··· Material for the task
File: config.mk
export PLATFORM = sky130hd
export DESIGN_NAME = utf16_to_utf8_transcoder_top
export DESIGN_NICKNAME = d
export VERILOG_FILES = /design/src/hw/rtl/u16u8_pkg.sv /design/src/hw/rtl/u16u8_front.sv /design/src/hw/rtl/u16u8_fifo.sv /design/src/hw/rtl/u16u8_back.sv /design/src/hw/rtl/utf16_to_utf8_transcoder_top.sv
export SDC_FILE = /design/constraint.sdc
export NUM_CORES = 1
export LEC_CHECK = 0
export ABC_AREA = 1
export ABC_CLOCK_PERIOD_IN_PS = 7200
export BUFFER_PORTS_ARGS = -buffer_cell sky130_fd_sc_hd__buf_2
export CAP_MARGIN = 20
export CORE_MARGIN = 2
export CORE_UTILIZATION = 30
export DETAILED_ROUTE_END_ITERATION = 12
export MAX_ROUTING_LAYER = met4
export RECOVER_POWER = 50
export SETUP_SLACK_MARGIN = 0.4
export SYNTH_ARGS = -nofsm -noshare
export SYNTH_HDL_FRONTEND = slang
export SYNTH_HIERARCHICAL = 1
export SYNTH_SLANG_ARGS = --single-unit
export TNS_END_PERCENT = 50
File: constraint.sdc
create_clock -name clk_i -period 7.2 [get_ports clk_i]
set_clock_uncertainty 0.2 [all_clocks]
set_input_delay 0 -clock clk_i [delete_from_list [all_inputs] [get_ports clk_i]]
set_output_delay 0 -clock clk_i [all_outputs]
set_load 0.02 [all_outputs]
File: src/hw/rtl/u16u8_pkg.sv
// Shared types, constants and UTF-8 encoding functions for the UTF-16 to UTF-8 transcoder.
package u16u8_pkg;

  localparam int unsigned CapW      = 21;
  localparam int unsigned CpW       = 21;
  localparam int unsigned QDepth    = 4;
  localparam int unsigned QPtrW     = $clog2(QDepth);
  localparam int unsigned QCntW     = $clog2(QDepth + 1);
  localparam logic [CapW-1:0] CapReset = 21'd256;
  localparam logic [5:0] HighTag    = 6'b110110;
  localparam logic [5:0] LowTag     = 6'b110111;

  typedef struct packed {
    logic            a_valid;
    logic [CpW-1:0]  cp_a;
    logic            b_valid;
    logic [15:0]     cp_b;
    logic            term;
  } entry_t;

  function automatic logic [2:0] utf8_len(input logic [CpW-1:0] u);
    logic [2:0] n;
    if (u < 21'h80) begin
      n = 3'd1;
    end else if (u < 21'h800) begin
      n = 3'd2;
    end else if (u < 21'h10000) begin
      n = 3'd3;
    end else begin
      n = 3'd4;
    end
    return n;
  endfunction

  function automatic logic [7:0] utf8_byte(input logic [CpW-1:0] u, input logic [2:0] n,
                                           input logic [1:0] k);
    logic [7:0] b;
    b = 8'h00;
    unique case (n)
      3'd1: b = {1'b0, u[6:0]};
      3'd2: begin
        unique case (k)
          2'd0:    b = {3'b110, u[10:6]};
          default: b = {2'b10, u[5:0]};
        endcase
      end
      3'd3: begin
        unique case (k)
          2'd0:    b = {4'b1110, u[15:12]};
          2'd1:    b = {2'b10, u[11:6]};
          default: b = {2'b10, u[5:0]};
        endcase
      end
      3'd4: begin
        unique case (k)
          2'd0: b = {5'b11110, u[20:18]};
          2'd1: b = {2'b10, u[17:12]};
          2'd2: b = {2'b10, u[11:6]};
          2'd3: b = {2'b10, u[5:0]};
        endcase
      end
      default: b = 8'h00;
    endcase
    return b;
  endfunction

endpackage

File: src/hw/rtl/u16u8_front.sv
// Front end: accepts code units, pairs surrogates, tracks capacity and issues encode entries.
module u16u8_front import u16u8_pkg::*; (
  input  logic            clk_i,
  input  logic            rst_ni,
  input  logic            cap_we_i,
  input  logic [CapW-1:0] cap_wdata_i,
  input  logic            accept_i,
  input  logic [15:0]     code_unit_i,
  input  logic            unit_valid_i,
  input  logic            end_of_string_i,
  output logic            q_push_o,
  output entry_t          q_entry_o
);

  logic [CapW-1:0] cap_q, cap_d;
  logic [CapW-1:0] bw_q, bw_d;
  logic            halted_q, halted_d;
  logic            held_q, held_d;
  logic [9:0]      held_bits_q, held_bits_d;

  logic            do_unit, is_low, is_high, pair, flush_a, unit_rest, room;
  logic            halt_now, hold_now, enc_cu, held_after, eos_flush;
  logic [9:0]      bits_after;
  logic [CapW-1:0] bw1, bw2;
  logic [2:0]      a_len, cu_len;
  entry_t          entry;

  always_comb begin
    do_unit   = unit_valid_i && !halted_q;
    is_low    = code_unit_i[15:10] == LowTag;
    is_high   = code_unit_i[15:10] == HighTag;
    pair      = do_unit && held_q && is_low;
    flush_a   = do_unit && held_q && !is_low;
    a_len     = pair ? 3'd4 : (flush_a ? 3'd3 : 3'd0);
    bw1       = bw_q + CapW'(a_len);
    room      = ({1'b0, bw1} + (CapW+1)'(4)) < {1'b0, cap_q};
    unit_rest = do_unit && !pair;
    halt_now  = unit_rest && !room;
    hold_now  = unit_rest && room && is_high;
    enc_cu    = unit_rest && room && !is_high;
    cu_len    = enc_cu ? utf8_len({5'b0, code_unit_i}) : 3'd0;
    bw2       = bw1 + CapW'(cu_len);

    if (hold_now) begin
      held_after = 1'b1;
    end else if (pair || flush_a) begin
      held_after = 1'b0;
    end else begin
      held_after = held_q;
    end
    bits_after = hold_now ? code_unit_i[9:0] : held_bits_q;
    eos_flush  = end_of_string_i && held_after;

    entry.a_valid = pair || flush_a;
    entry.cp_a    = pair ? (CpW'(21'h10000) + {1'b0, held_bits_q, code_unit_i[9:0]})
                         : {5'b0, HighTag, held_bits_q};
    entry.b_valid = enc_cu || eos_flush;
    entry.cp_b    = enc_cu ? code_unit_i : {HighTag, bits_after};
    entry.term    = end_of_string_i;
  end

  assign q_entry_o = entry;
  assign q_push_o  = accept_i && (entry.a_valid || entry.b_valid || entry.term);

  always_comb begin
    cap_d       = cap_we_i ? cap_wdata_i : cap_q;
    bw_d        = bw_q;
    halted_d    = halted_q;
    held_d      = held_q;
    held_bits_d = held_bits_q;
    if (accept_i) begin
      if (end_of_string_i) begin
        bw_d        = '0;
        halted_d    = 1'b0;
        held_d      = 1'b0;
        held_bits_d = '0;
      end else begin
        bw_d        = bw2;
        halted_d    = halted_q || halt_now;
        held_d      = held_after;
        held_bits_d = bits_after;
      end
    end
  end

  always_ff @(posedge clk_i or negedge rst_ni) begin
    if (!rst_ni) begin
      cap_q       <= CapReset;
      bw_q        <= '0;
      halted_q    <= 1'b0;
      held_q      <= 1'b0;
      held_bits_q <= '0;
    end else begin
      cap_q       <= cap_d;
      bw_q        <= bw_d;
      halted_q    <= halted_d;
      held_q      <= held_d;
      held_bits_q <= held_bits_d;
    end
  end

`ifndef ASSERT_OFF
  a_no_hold_when_halted: assert property (@(posedge clk_i) disable iff (!rst_ni)
    !(held_q && halted_q))
    else $error("surrogate held while string is halted");
  a_eos_clears: assert property (@(posedge clk_i) disable iff (!rst_ni)
    accept_i && end_of_string_i |=> !held_q && !halted_q && bw_q == '0)
    else $error("end of string did not clear state");
`endif

endmodule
······
Exercise goal
List every line above that contains the word "CapReset".

Answer box
  localparam logic [CapW-1:0] CapReset = 21'd256;
      cap_q       <= CapReset;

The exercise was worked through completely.